Before kickoff, the air around the Jones tailgate vibrates with a shared feeling. It’s in the laughter that spills from one table to the next and the steady pop of cans being opened. It’s in the way old friends lean in to swap stories. 

This enduring tradition isn’t about the food or the drinks. It’s built on a foundation of people—a four-generation chain of returners who show up, year after year, to keep the rhythm of this sacred spot alive.

“Many of our friends who tailgated with us the last 60 years have passed,” Jane said. “But now their children and grandchildren still come. Everyone is welcomed.”

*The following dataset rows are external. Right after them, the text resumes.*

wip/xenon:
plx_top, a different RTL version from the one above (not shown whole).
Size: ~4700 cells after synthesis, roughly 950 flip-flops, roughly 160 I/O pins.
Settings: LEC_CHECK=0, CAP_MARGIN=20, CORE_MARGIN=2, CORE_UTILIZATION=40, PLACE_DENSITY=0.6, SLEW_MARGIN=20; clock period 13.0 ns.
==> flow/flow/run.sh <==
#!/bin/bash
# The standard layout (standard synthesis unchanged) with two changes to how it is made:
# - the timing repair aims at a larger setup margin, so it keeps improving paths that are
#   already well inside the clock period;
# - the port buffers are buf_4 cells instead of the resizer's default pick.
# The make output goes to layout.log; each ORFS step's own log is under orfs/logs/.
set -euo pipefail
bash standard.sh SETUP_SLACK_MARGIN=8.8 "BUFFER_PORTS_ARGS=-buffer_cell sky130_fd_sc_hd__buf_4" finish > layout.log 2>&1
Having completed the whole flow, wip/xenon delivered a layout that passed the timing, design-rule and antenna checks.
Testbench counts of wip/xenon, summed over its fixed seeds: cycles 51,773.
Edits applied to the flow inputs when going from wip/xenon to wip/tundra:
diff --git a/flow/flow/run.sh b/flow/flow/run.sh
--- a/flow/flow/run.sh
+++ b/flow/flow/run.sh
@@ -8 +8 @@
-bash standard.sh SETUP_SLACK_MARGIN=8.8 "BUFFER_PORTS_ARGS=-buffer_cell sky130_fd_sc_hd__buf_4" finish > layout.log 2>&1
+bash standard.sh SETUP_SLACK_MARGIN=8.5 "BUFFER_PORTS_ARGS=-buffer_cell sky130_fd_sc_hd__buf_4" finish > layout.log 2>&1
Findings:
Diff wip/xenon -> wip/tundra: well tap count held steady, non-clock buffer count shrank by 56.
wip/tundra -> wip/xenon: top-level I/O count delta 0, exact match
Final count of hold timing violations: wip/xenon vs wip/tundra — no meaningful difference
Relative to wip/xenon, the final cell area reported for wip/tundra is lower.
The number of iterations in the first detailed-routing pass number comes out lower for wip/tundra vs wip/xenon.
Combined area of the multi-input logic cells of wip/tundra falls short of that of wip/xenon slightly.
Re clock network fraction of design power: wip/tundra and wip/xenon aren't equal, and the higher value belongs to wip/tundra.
Context: an optimization exercise on an open-source flow, tuned for small area, a short achievable clock period and few clock cycles. The choices shown serve that exercise and are no tape-out recipe.
Only simulation tests tie the RTL to the original design; equivalence was not proved.
No activity file was given, so power comes from the tool's default toggle rates.

old:
Design nbc_stream_enc, start of the top module:
module nbc_stream_enc (
    input  wire        clk,
    input  wire        rst,
    input  wire        cmd_valid,
    output wire        cmd_ready,
    input  wire [31:0] cmd_count,
    input  wire [1:0]  cmd_mode,
    input  wire [63:0] cmd_acc,
    input  wire        in_valid,
    output wire        in_ready,
    input  wire [63:0] in_data,
    output wire        out_valid,
    input  wire        out_ready,
    output wire [63:0] out_data,
    output wire [3:0]  out_nbytes,
    output wire        out_last
);
Size in the first run: ~4100 cells after synthesis, ~240 I/O pins.
==> flow/config.mk <==
export PLATFORM = sky130hd
export DESIGN_NAME = nbc_stream_enc
export DESIGN_NICKNAME = nbc_stream_enc
export VERILOG_FILES = /design/flow/design.v
export SDC_FILE = /design/flow/constraint.sdc
export NUM_CORES = 4
export LEC_CHECK = 0
export ABC_CLOCK_PERIOD_IN_PS = 3600
export CAP_MARGIN = 20
export CORE_MARGIN = 2
export CORE_UTILIZATION = 40
export SETUP_SLACK_MARGIN = 4.4
export SLEW_MARGIN = 20
==> flow/constraint.sdc <==
create_clock -name core_clock -period 8.0 [get_ports {clk}]
set_input_delay 1.6000 -clock core_clock [delete_from_list [all_inputs] [get_ports {clk}]]
set_output_delay 1.6000 -clock core_clock [all_outputs]
set_load 0.01 [all_outputs]
standard.sh (not shown) runs the stock make flow with config.mk's settings and CLKGATE_MAP_FILE= SYNTH_SCRIPT=/design/flow/synth_recipe.tcl, a recipe that flattens the netlist after the stock synthesis.
==> flow/flow/run.sh <==
#!/bin/bash
# The standard layout, except that the I/O ports are buffered with
# sky130_fd_sc_hd__buf_2 cells instead of the delay buffers that buffer_ports
# picks by default. Every port still gets its own buffer.
set -euo pipefail
export BUFFER_PORTS_ARGS="-buffer_cell sky130_fd_sc_hd__buf_2"
bash standard.sh > standard_flow.log 2>&1
Testbench counts of old, summed over its fixed seeds: cycles 15,253.
Setup changes, old to new
--- a/flow/design.v
+++ b/flow/design.v
@@ -75,17 +75,17 @@
     wire [63:0] bw    = dif ^ i_d ^ acc;
     reg [15:0] nzt;
     always @(*)
         for (i = 0; i < 16; i = i + 1)
             if (i_sub && i > 0 && bw[4*i])
                 nzt[i] = (i_d[4*i +: 4] != acc[4*i +: 4] + 4'd1);
             else
                 nzt[i] = (i_d[4*i +: 4] != acc_m[4*i +: 4]);
-    wire zt = (i_d == acc_m);
+    wire zt = ~|nzt;
     wire [15:0] nz_new = (i_x ? 16'd0 : nz_acc) | nzt;
     reg  [7:0]  m_full;
     always @(*)
         for (j = 0; j < 8; j = j + 1)
             m_full[j] = (j < i_pos) ? m_acc[j] : ((j == i_pos) ? zt : 1'b1);
     reg [4:0] n_enc;
     always @(*) begin
         n_enc = 5'd0;
==> run summary <==
Number of CTS-inserted buffers, old and new: lower on new. Compared with old, new shows highest attainable clock frequency lower by about 25%. The lower total wire length after detailed routing of old and new is in old. On final instance area, old beats new. Going from old to new, via count rose by 1401; clock transition at the register clock pins on the worst setup and hold paths after CTS about even; data required time of the worst path went down by 0.04 ns. When the final numbers for old and new were put side by side, the multiplexer share of the synthesized area turned out to be smaller in old. Going from old to new, the worst hold slack after final layout was found to have gone up by 0.0084 ns. Diff old -> new | multi-input combinational area share | increase of 1.1 points. | sequential cell area | new vs old | ≈ equal |. Looking only at sequential share of power, and setting everything else aside, the higher value of old and new goes to old.
Testbench counts of new, summed over its fixed seeds: cycles 15,253.
Background: an optimization exercise with open tools, aiming at small area. Do not read the settings as production practice.
Only simulation tests tie the RTL to the original design; equivalence was not proved.
The flow treats the clock pin as an ideal source. Dropping or thinning the clock tree relies on that and would not hold on a real chip.
Power figures rest on the tool's default switching activity, not on a simulated workload.

Setup of the baseline:
Design sdes12_engine, start of the top module:
module sdes12_engine (
    input  wire        clk,
    input  wire        rst,
    input  wire        cmd_valid,
    input  wire [31:0] cmd,
    output wire        cmd_ready,
    output wire [31:0] status,
    output wire [11:0] result
);
export LEC_CHECK = 0
export CAP_MARGIN = 20
export CORE_MARGIN = 2
export CORE_UTILIZATION = 70
export SLEW_MARGIN = 20
create_clock -name core_clock -period 10.0 [get_ports {clk}]
standard.sh (not shown) runs the stock make flow with config.mk's settings and CLKGATE_MAP_FILE= SYNTH_SCRIPT=/design/flow/synth_recipe.tcl, a recipe that flattens the netlist after the stock synthesis.
==> flow/flow/run.sh <==
#!/bin/bash
# Own layout flow: the standard ORFS flow (standard.sh) with these
# layout choices changed:
#  - synthesis: the ABC mapping step uses an area script (flow/area.abc),
#    run once per seed in MY_ABC_SEEDS keeping the smallest result, and no
#    adder extraction; everything else, including the registers, is
#    the standard synthesis (synth_recipe.tcl);
#  - port buffers use the smallest buffer cell (buf_1);
#  - clock tree: a one-level tree of MCTS_GROUPS clkbuf_16 buffers, each
#    driving a placement cluster of flip-flops (flow/manual_cts.tcl),
#    instead of TritonCTS's H-tree;
#  - one tie cell drives all constant outputs (no per-port tie copies).
# Every tool's output goes to the ORFS logs under orfs/logs and to
# flow_make.log in the work folder.
set -euo pipefail
W=$(pwd)
F=$W/flow
{ cat "$F/abc_override.tcl"; cat "$W/synth_recipe.tcl"; } > "$W/own_synth.tcl"
export MY_ABC_SCRIPT=$F/area.abc
export MY_ABC_SEEDS="1 2 3 4"
export ADDER_MAP_FILE=
export SKIP_REPAIR_TIE_FANOUT=1
export BUFFER_PORTS_ARGS="-buffer_cell sky130_fd_sc_hd__buf_1"
export PRE_CTS_TCL=$F/manual_cts.tcl
export MCTS_GROUPS=4 MCTS_BUF=sky130_fd_sc_hd__clkbuf_16 MCTS_CLK=clk MCTS_ROOT=
sed "s#SYNTH_SCRIPT=[^ ]*#SYNTH_SCRIPT=$W/own_synth.tcl#" "$W/standard.sh" > "$W/own_standard.sh"
bash "$W/own_standard.sh" > "$W/flow_make.log" 2>&1
Other scripts of this flow, unchanged in this note and not shown: flow/flow/abc_override.tcl, flow/flow/area.abc, flow/flow/manual_cts.tcl
What the candidate does differently from the baseline at the input level:
diff --git a/flow/design.v b/flow/design.v
--- a/flow/design.v
+++ b/flow/design.v
@@ -99,17 +99,17 @@
         else case (c_op)
             4'h1: if (n_gt9) nerr = 3'd1;
             4'h2, 4'h3: if (n_gt9) nerr = 3'd1; else if (!keys_ok) nerr = 3'd2;
             4'h4: if (n_gt8) nerr = 3'd3;
             4'h5, 4'h8, 4'h9: if (n_gt8) nerr = 3'd3; else if (!key_ok) nerr = 3'd2;
             default: ;
         endcase
         if (nerr != 3'd0) nxt = S_FIN;
-        else if (c_op[3:1] == 3'b001 && z_n) nxt = S_SW;
+        else if (c_op[3:2] == 2'b00 && c_op[1:0] != 2'b00 && z_n) nxt = c_op[1] ? S_SW : S_FIN;
         else nxt = c_op;
     end
     wire ld_res = (nerr == 3'd0) && (c_op[3] | c_op[2] & (c_op[1] | c_op[0]) | c_op[1]);
     reg [3:0] h_nx;
     always @* begin
         case (h)
             4'd0: h_nx = 4'd1; 4'd1: h_nx = 4'd2; 4'd2: h_nx = 4'd3;
             4'd3: h_nx = 4'd4; 4'd4: h_nx = 4'd5; 4'd5: h_nx = 4'd6;
@@ -134,34 +134,40 @@
                         kr[2], kr[3], kr[4], kr[5], kr[6], kr[7]};
     wire accept = cmd_valid & ~busy & ~rst;
     assign cmd_ready = ~busy & ~rst;
     reg fin;           
     reg [3:0] fsm_nx;
     reg [11:0] res_nx;
     reg rot;           
     reg tp_step;
+    reg kv_set;        
+    reg tp_nx0;
     reg ph_nx;
     always @* begin
         ph_nx = ph;
+        kv_set = 1'b0;
+        tp_nx0 = tp[0];
         sw = 1'b0;
         zl = 1'b0;
         fin = 1'b0;
         fsm_nx = fsm;
         res_nx = res;
         wr = 1'b0;
         rot = 1'b0;
         tp_step = 1'b0;
         case (fsm)
             S_FIN: fin = 1'b1;
             S_KG: if (ph || h == 4'd1) begin
                 wr = 1'b1; rot = 1'b1; ph_nx = 1'b1;
+                kv_set = (h == 4'd0) || !(tp[0] || at_ix);
+                if (at_ix) tp_nx0 = 1'b1;
                 if (h == 4'd0) fin = 1'b1;
             end
-            S_WR: if (at_ix) begin wr = 1'b1; fin = 1'b1; end
+            S_WR: if (at_ix) begin wr = 1'b1; kv_set = 1'b1; fin = 1'b1; end
             S_IRD, S_IRF, S_IRN: begin
                 if (at_ix) ph_nx = 1'b1;
                 if (ph) begin
                     fin = 1'b1;
                     zl = (fsm == S_IRF);
                     res_nx = (fsm == S_IRD) ? {4'd0, y} : rnd;
                 end
             end
@@ -202,37 +208,37 @@
         if (accept) begin
             fsm <= nxt;
             {tp, ph} <= (nxt == S_SBS || nxt == S_SBE) ? 3'b110 : nerr;
             ix  <= {c_n[3] & ~c_n[0], c_n[2:1], c_n[0] & ~c_n[3]};
         end else begin
             fsm <= fsm_nx;
             ph  <= ph_nx;
             if (tp_step) tp <= {~tp[1] & ~tp[0], tp[1]};
+            else tp[0] <= tp_nx0;
         end
         if (rst) begin
             busy <= 1'b0;
             done <= 1'b0;
             err  <= 3'd0;
             rkv  <= 9'd0;
             res  <= 12'd0;
             h    <= 4'd0;
         end else begin
             h <= h_nx;
             if (accept) begin
                 busy <= 1'b1;
                 done <= 1'b0;
                 err  <= 3'd0;
                 if (ld_res) res <= c_d;
                 if (!illegal && c_op == 4'h1)
-                    rkv <= n_gt9 ? 9'd0 : nmask;
-                if (nerr == 3'd0 && c_op == 4'h4)
-                    rkv[c_n] <= 1'b1;
+                    rkv <= 9'd0;
             end else if (busy) begin
                 res <= res_nx;
+                if (kv_set) rkv[h] <= 1'b1;
                 if (fin) begin
                     busy <= 1'b0;
                     done <= 1'b1;
                     err  <= (fsm == S_FIN) ? {tp, ph} : 3'd0;
                 end
             end
         end
     end
[summary]
- The candidate against the baseline: peak supply drop went up 0.15 mV; half-perimeter wire length of the detailed placement result went down about 7%; post-route worst setup slack went up 0.38 ns; fraction of area in registers held.
- Cmp the baseline and the candidate / final cycle utilization of the critical path / lower: the candidate
- Post-synthesis net count of the candidate falls short of that of the baseline by a few percent.
- Cmp the baseline and the candidate / shortest clock period the worst path allows after layout / lower: the candidate
- There was hardly any difference in clock latency at the later pin of the worst-skew pair between the candidate and the baseline.
- Total power of the candidate is lower than that of the baseline.
- Lower unique cell type count in the Yosys netlist among the baseline and the candidate: the baseline
- Final area of the candidate is on par with the baseline.
- Between the candidate and the baseline, it is the candidate whose via count is lower, by 115.
- Delta (the candidate minus the baseline): multi-input combinational cell count decreased by 13 relative to the old numbers, critical path depth decreased by 4 relative to the old numbers.
In every run of this note, the design's own scripts or RTL, not TritonCTS, make the clock network.

==> separate check: timing with driven ports <==
The flow's constraints put no driver on any port. The routed layouts listed below were extracted and timed again, unchanged, in two steps.
Step 1, drivers: a clkbuf_16 drives clk and a buf_2 each remaining input, both assumed.
Step 2 adds t to the input delays and takes it off the output delays; t is the mean of the earliest and latest rising clock arrival at the registers after step 1. Input paths then give back, and output paths get back, about the clock's delay inside the block.
Three values: no drivers, after step 1, after step 2; two values: the first two.
run | t (ns) | slack for setup (ns) | cell pins on the clock port's net
the baseline | 0.251 | 3.969 / 4.026 / 3.775 | 4
the candidate | 0.245 | 4.345 / 4.406 / 4.161 | 4
After both steps setup and hold are still met in every run listed. For the baseline, which loses most, drivers alone change the setup slack by +0.057 ns; drivers and shift together by -0.194 ns.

Born from a cross-country drive in a red Chevrolet convertible, the tailgate lives on. The car is long gone, but the people who first drove it to Columbus built a tradition that continues today.

“You couldn’t pick better people to build a tradition like this,” McKee said. “They made it fun, and they made it last.”

And when Last Call comes, Jane and her crew pack up, lock the car, and leave their sacred corner behind as they join the scarlet-and-gray stream toward the Horseshoe — just as they’ve done for 65 years.